(What is needed): What you return must be an exact copy of the lines in the listing below between the line holding "set_output_delay 0.72 -clock" and the line holding "amin = dmin;", inclusive, and nothing more.

(Given records):
⁂
--- config.mk ---
export PLATFORM = sky130hd
export DESIGN_NAME = chess_clock_ctrl
export DESIGN_NICKNAME = d
export VERILOG_FILES = /design/src/rtl/chess_clock_ctrl.sv
export SDC_FILE = /design/constraint.sdc
export NUM_CORES = 1
export LEC_CHECK = 0
export BUFFER_PORTS_ARGS = -buffer_cell sky130_fd_sc_hd__buf_2
export CAP_MARGIN = 20
export CORE_ASPECT_RATIO = 1.75
export CORE_UTILIZATION = 50
export DETAILED_ROUTE_END_ITERATION = 10
export GPL_ROUTABILITY_DRIVEN = 1
export HOLD_SLACK_MARGIN = 0.12
export PLACE_DENSITY = 0.68
export SKIP_CTS_REPAIR_TIMING = 1
export SYNTH_ARGS = -nofsm -noshare
export SYNTH_HDL_FRONTEND = slang
export SYNTH_SLANG_ARGS = --single-unit
--- constraint.sdc ---
create_clock -name clk -period 4.8 [get_ports clk]
set_input_delay 0.72 -clock clk [delete_from_list [all_inputs] [get_ports clk]]
set_output_delay 0.72 -clock clk [all_outputs]
set_load 0.005 [all_outputs]
--- src/rtl/chess_clock_ctrl.sv ---
// chess_clock_ctrl -- N-player chess clock core.
//   One shared 1 s prescaler, N min:sec down-counters (one lane per player),
//   and a turn/run FSM with Fischer increment, pause/resume and flag-fall.
// Ports:
//   clk, reset_n       clock (rising edge), async active-low reset
//   load               preset all timers to time_min:00, return to IDLE
//   time_min           initial minutes (sampled on load)
//   inc_sec            Fischer increment seconds (sampled on move, clamped to 59)
//   start/pause/move   1-cycle control pulses
//   active             player whose clock runs
//   min_bus/sec_bus    per-player minutes/seconds, player i at [i*W +: W]
//   running/timeout    state == RUN / state == FLAG
//   loser              player whose flag fell (valid while timeout)

// One player's min:sec timer. A same-cycle tick and increment are applied
// in that order: the increment is added to the decremented value.
module chess_clock_lane #(
    parameter int MIN_W = 6
) (
    input  logic             clk,
    input  logic             reset_n,
    input  logic             ld,
    input  logic [MIN_W-1:0] ld_min,
    input  logic             dec,
    input  logic             add,
    input  logic [5:0]       inc,
    output logic [MIN_W-1:0] tmin,
    output logic [5:0]       tsec,
    output logic             dz
);
    localparam logic [MIN_W-1:0] MAXM  = {MIN_W{1'b1}};
    localparam logic [MIN_W-1:0] M_ONE = MIN_W'(1);

    logic [MIN_W-1:0] dmin, amin;
    logic [5:0]       dsec, asec;
    logic [6:0]       ssum;

    always_comb begin
        dmin = tmin;
        dsec = tsec;
        // 0:00 never decrements; the FSM flags before that can matter
        if (dec && (tmin != '0 || tsec != '0)) begin
            if (tsec != 6'd0) begin
                dsec = tsec - 6'd1;
            end else begin
                dmin = tmin - M_ONE;
                dsec = 6'd59;
            end
        end
        // dz reflects the post-tick value, so it also covers "already 0:00"
        dz   = (dmin == '0) && (dsec == 6'd0);
        ssum = {1'b0, dsec} + {1'b0, inc};
        amin = dmin;
        asec = ssum[5:0];
        if (ssum >= 7'd60) begin
            if (dmin == MAXM) begin
                amin = MAXM;
                asec = 6'd59;
            end else begin
                amin = dmin + M_ONE;
                asec = 6'(ssum - 7'd60);
            end
        end
    end

    always_ff @(posedge clk or negedge reset_n) begin
        if (!reset_n) begin
            tmin <= '0;
            tsec <= '0;
        end else if (ld) begin
            tmin <= ld_min;
            tsec <= '0;
        end else if (add) begin
            tmin <= amin;
            tsec <= asec;
        end else if (dec) begin
            tmin <= dmin;
            tsec <= dsec;
        end
    end
endmodule

module chess_clock_ctrl #(
    parameter int N_PLAYERS = 2,
    parameter int TICK_DIV  = 100_000_000,
    parameter int MIN_W     = 6,
    localparam int PW       = (N_PLAYERS > 1) ? $clog2(N_PLAYERS) : 1
) (
    input  logic                      clk,
    input  logic                      reset_n,
    input  logic                      load,
    input  logic [MIN_W-1:0]          time_min,
    input  logic [5:0]                inc_sec,
    input  logic                      start,
    input  logic                      pause,
    input  logic                      move,
    output logic [PW-1:0]             active,
    output logic [N_PLAYERS*MIN_W-1:0] min_bus,
    output logic [N_PLAYERS*6-1:0]    sec_bus,
    output logic                      running,
    output logic                      timeout,
    output logic [PW-1:0]             loser
);
    localparam int CW = (TICK_DIV > 1) ? $clog2(TICK_DIV) : 1;
    localparam logic [CW-1:0] TC_LAST = CW'(TICK_DIV - 1);

    typedef enum logic [1:0] {IDLE, RUN, PAUSED, FLAG} state_t;

    state_t  state;
    logic [CW-1:0] pcnt;

    logic [N_PLAYERS-1:0][MIN_W-1:0] min_arr;
    logic [N_PLAYERS-1:0][5:0]       sec_arr;
    logic [N_PLAYERS-1:0]            dz, dec_en, add_en;

    logic [5:0]    inc_c;
    logic          tick, run_tick, expire, mv_ok;
    logic [PW-1:0] nxt_active;

    assign inc_c    = (inc_sec > 6'd59) ? 6'd59 : inc_sec;
    assign tick     = (state == RUN) && (pcnt == TC_LAST);
    // pause (and load) suppress the tick; the prescaler then holds at its
    // last count and fires on the first RUN cycle after resume
    assign run_tick = tick && !pause && !load;
    assign expire   = (state == RUN) && !pause && dz[active];
    // a move that coincides with flag-fall is dropped
    assign mv_ok    = (state == RUN) && move && !pause && !load && !expire;
    assign nxt_active = (active == PW'(N_PLAYERS - 1)) ? '0 : active + PW'(1);

    assign min_bus = min_arr;
    assign sec_bus = sec_arr;

    for (genvar i = 0; i < N_PLAYERS; i++) begin : g_lane
        assign dec_en[i] = run_tick && (active == PW'(i));
        assign add_en[i] = mv_ok && (active == PW'(i));
        chess_clock_lane #(.MIN_W(MIN_W)) u_lane (
            .clk    (clk),
            .reset_n(reset_n),
            .ld     (load),
            .ld_min (time_min),
            .dec    (dec_en[i]),
            .add    (add_en[i]),
            .inc    (inc_c),
            .tmin   (min_arr[i]),
            .tsec   (sec_arr[i]),
            .dz     (dz[i])
        );
    end

    always_ff @(posedge clk or negedge reset_n) begin
        if (!reset_n) begin
            state   <= IDLE;
            pcnt    <= '0;
            active  <= '0;
            loser   <= '0;
            running <= 1'b0;
            timeout <= 1'b0;
        end else if (load) begin
            state   <= IDLE;
            pcnt    <= '0;
            active  <= '0;
            loser   <= '0;
            running <= 1'b0;
            timeout <= 1'b0;
        end else begin
            case (state)
                IDLE, PAUSED: begin
                    if (start) begin
                        state   <= RUN;
                        running <= 1'b1;
                    end
                end
                RUN: begin
                    if (pause) begin
                        state   <= PAUSED;
                        running <= 1'b0;
                    end else if (expire) begin
                        state   <= FLAG;
                        running <= 1'b0;
                        timeout <= 1'b1;
                        loser   <= active;
                    end else if (mv_ok) begin
                        active <= nxt_active;
                        pcnt   <= '0;
                    end else begin
                        pcnt <= tick ? '0 : pcnt + CW'(1);
                    end
                end
                FLAG: begin
                end
                default: state <= IDLE;
            endcase
        end
    end
endmodule

==> results by group <==
Min path
  • HP Class: reg2reg

Setup path
  • Worst EP required: 5000 ps
  • CP top delay family: simple AND/OR/NAND/NOR gates
  • Most used cell, CP: nand2_1
  • WP data arrival: 4780 ps
  • Worst path bufs/invs: 1
  • Crit path capture type: flop
  • Critical path, cell by cell: nor4b_1 -> and4_1 -> nand2_1 -> or4_1 -> nand2_1 -> o21ai_0 -> inv_1 -> ha_1 -> nand2_1 -> nor2_1 -> o211ai_1 -> or4_1 -> and3_1 -> a31oi_1 -> o31ai_1
  • Critical path type: reg2reg
  • CP max stage delay: 680 ps
  • Worst-path fanout max: 14
  • Critical-path top delay cell: or4_1
  • Type of origin of the critical path: flop

Global route
  • Initial antenna violation count: 0
  • First-pass GRT wire length: 28.08 mm
  • Largest net degree at the start of global routing: 58
  • GRT overflow: 0
  • GRT Util Overall: 32.37%
  • Number of global-route vias before repair: 5821

STA
  • Tcrit/Tclk final: 95.50%
  • RSZ-0062 raised after global routing: false
  • Final setup TNS: 0 ps
  • Worst slew pin tran: 767.1 ps
  • Slew margin rel.: 48.19%
  • Clock Skew: 9.065 ps
  • Hold slack: 512.1 ps
  • Final worst path period need: 4584 ps
  • Max Slew Vio Count: 0
  • Final setup margin: 216.0 ps
  • Final setup fails: 0
  • Fmax: 0.2182 GHz
  • Hold Vio Cnt, Final: 0

Place
  • Placed wire-length estimate: 13.02 mm
  • I/O Buffers: 45
  • GPL Wtd Cong: 0.9201
  • Setup WS pre-CTS: -81.55 ps

Synth
  • Mapped cell area: 5379 sq um
  • Predominant post-synthesis flop cell: dfrtp_1
  • Synthesized flop and latch total: 57
  • Syn. warnings: 0
  • Post-synthesis cell type count: 71
  • Syn Inst Count: 681
  • Mapped Avg Cell Area: 7.899 sq um
  • Asr flop ratio synth: 100.0%
  • Seq/Total Area, Yosys: 26.52%
  • Post-synth EDFFs: 0
  • Post-synth net total: 723

Routing
  • Iter 0 DRT Violations: 537
  • Detailed-route via count: 5819
  • Pre-antenna DRT Iters: 5
  • Antenna Nets Post-Route: 0
  • # DRC: 0
  • DR WL/cell: 19.61 um
  • DR vias/cell: 6.628
  • Final WL: 17.22 mm

Layout
  • Layout cell share with drive strength beyond 1: 16.91%
  • Register area: 1426 sq um
  • Synth-to-Final Area Change: 17.91%
  • # diodes: 0
  • Fillers: 912
  • Most used cells in the layout excluding fill and tap cells: nor2_1 (72), dfrtp_1 (57), nand2_1 (47)
  • Layout Nets: 789
  • Most common cell after layout, fill and taps aside: nor2_1
  • Multi-input combinational cell area: 3760 sq um

Clocking
  • CTS Root Cell: clkbuf_16
  • CTS tree: done
  • Clk buf depth: 2
  • Clock sinks: 57
  • Clock latency on the worst-skew pair: 330 ps
  • CTS Buf Count: 9
  • H-tree depth: 3
  • Clock-pin slew on the worst setup and hold paths: 60 ps

Floorplanning
  • Die height: 139.2 um
  • Core area: 10360 sq um
  • Chip Width: 80.41 um
  • Initial core utilization: 51.91%
  • Cell Rows: 49
  • I/O pins: 46
  • Total die area: 11190 sq um

Power
  • Pwr Density: 234.4 nW/um^2
  • Worst VDD drop: 253.7 uV
  • Pwr Total: 1487 uW
  • Leakage: 0.002757 uW

Outcome
  • Run status: completed

Flow run
  • Max-Cap Viols: 0
worst paths after layout:
kind                           from                  endpoint  slack, ps  cells past startpoint
max                        pcnt[11]  g_lane[1].u_lane.tmin[5]        220                     15
max in group asynchronous   reset_n                   running       3760                      2
min in group asynchronous   reset_n  g_lane[1].u_lane.tmin[0]        540                      2
min reg2reg                 timeout                   timeout        510                      2
min                         timeout                   timeout        510                      2
max reg2reg                pcnt[11]  g_lane[1].u_lane.tmin[5]        220                     15
kinds of logic after synthesis:
logic type	synth area share (%)
xor+xnor	4.722
mux	2.466
buf+inv	4.373
flops	26.52
simple gates	32.40
compound gates	23.56
fa+ha+maj	5.955
Yosys cell counts (4+ instances only):
library cell / instances / area share (%)
clkbuf_1: 27 / 1.9
nand4b_1: 5 / 0.81
nor4b_1: 7 / 1.1
nand2_1: 47 / 3.3
nor3b_1: 11 / 1.5
nor4_1: 10 / 1.2
o41ai_1: 6 / 0.98
a21oi_1: 23 / 2.1
a31oi_1: 13 / 1.5
a22o_1: 6 / 0.98
mux2i_1: 11 / 2.0
ha_1: 24 / 5.6
o31a_1: 4 / 0.65
o21bai_1: 6 / 0.84
buf_2: 5 / 0.47
nor2_1: 72 / 5.0
nor3_1: 32 / 3.0
o31ai_1: 10 / 1.4
xnor2_1: 19 / 3.1
o21ai_0: 40 / 3.7
nand2b_1: 13 / 1.5
inv_1: 23 / 1.6
o21a_1: 5 / 0.70
dfrtp_1: 57 / 27
a21o_1: 8 / 1.1
xor2_1: 10 / 1.6
and4_1: 4 / 0.65
o211ai_1: 7 / 0.98
or4_1: 6 / 0.84
nor2b_1: 5 / 0.58
a21boi_0: 6 / 0.84
nand4_1: 23 / 2.7
or2_2: 4 / 0.47
nand3_1: 23 / 2.1
a211oi_1: 8 / 1.1
and2_1: 14 / 1.6
and3_1: 19 / 2.2
or3_1: 10 / 1.2
tightest hold or removal path: cells and delay by family (launching register included):
family           cells  cell delay, ps
flip-flops           1             350
AND/OR/NAND/NOR      2             130
area by class of cell:
class,count,share of cell area [%]
multi-input cells,565,59.28
flip-flops and latches,57,22.49
repair buffers,91,9.390
clock buffers,13,4.419
well taps,127,2.505
inverters,23,1.361
clock inverters,2,0.5524
routing by layer:
metal / part of all wire (%) / track usage [%]
met3: 4.6 / 4.934
met5: 0 / 0
met4: 7.1 / 23.03
met2: 51 / 56.16
met1: 37 / 34.50
power breakdown:
group	switching [uW]	leakage, uW	internal (uW)
Sequential	22.4	0.000771	495
Combinational	164	0.00183	117
Clock	234	0.000158	454
sequential cells by signal, summed over array words and instances (netlist names):
| signal | flops |
|---|---|
| g_lane.u_lane.tmin | 12 |
| pcnt | 27 |
| state | 2 |
| g_lane.u_lane.tsec | 12 |
| running | 1 |
| loser | 1 |
| timeout | 1 |
| active | 1 |
per-stage QoR:
step,utilization [%],cell area (sq um),instances
final,61.21,6342,878
after global routing,61.21,6342,878
after CTS,61.13,6334,878
after detailed placement,58.08,6018,863
after global placement,58.08,6018,863
after floorplan,-,5429,681
(Power assumes the default switching activity.)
⁂
(Response):
set_output_delay 0.72 -clock clk [all_outputs]
set_load 0.005 [all_outputs]
--- src/rtl/chess_clock_ctrl.sv ---
// chess_clock_ctrl -- N-player chess clock core.
//   One shared 1 s prescaler, N min:sec down-counters (one lane per player),
//   and a turn/run FSM with Fischer increment, pause/resume and flag-fall.
// Ports:
//   clk, reset_n       clock (rising edge), async active-low reset
//   load               preset all timers to time_min:00, return to IDLE
//   time_min           initial minutes (sampled on load)
//   inc_sec            Fischer increment seconds (sampled on move, clamped to 59)
//   start/pause/move   1-cycle control pulses
//   active             player whose clock runs
//   min_bus/sec_bus    per-player minutes/seconds, player i at [i*W +: W]
//   running/timeout    state == RUN / state == FLAG
//   loser              player whose flag fell (valid while timeout)

// One player's min:sec timer. A same-cycle tick and increment are applied
// in that order: the increment is added to the decremented value.
module chess_clock_lane #(
    parameter int MIN_W = 6
) (
    input  logic             clk,
    input  logic             reset_n,
    input  logic             ld,
    input  logic [MIN_W-1:0] ld_min,
    input  logic             dec,
    input  logic             add,
    input  logic [5:0]       inc,
    output logic [MIN_W-1:0] tmin,
    output logic [5:0]       tsec,
    output logic             dz
);
    localparam logic [MIN_W-1:0] MAXM  = {MIN_W{1'b1}};
    localparam logic [MIN_W-1:0] M_ONE = MIN_W'(1);

    logic [MIN_W-1:0] dmin, amin;
    logic [5:0]       dsec, asec;
    logic [6:0]       ssum;

    always_comb begin
        dmin = tmin;
        dsec = tsec;
        // 0:00 never decrements; the FSM flags before that can matter
        if (dec && (tmin != '0 || tsec != '0)) begin
            if (tsec != 6'd0) begin
                dsec = tsec - 6'd1;
            end else begin
                dmin = tmin - M_ONE;
                dsec = 6'd59;
            end
        end
        // dz reflects the post-tick value, so it also covers "already 0:00"
        dz   = (dmin == '0) && (dsec == 6'd0);
        ssum = {1'b0, dsec} + {1'b0, inc};
        amin = dmin;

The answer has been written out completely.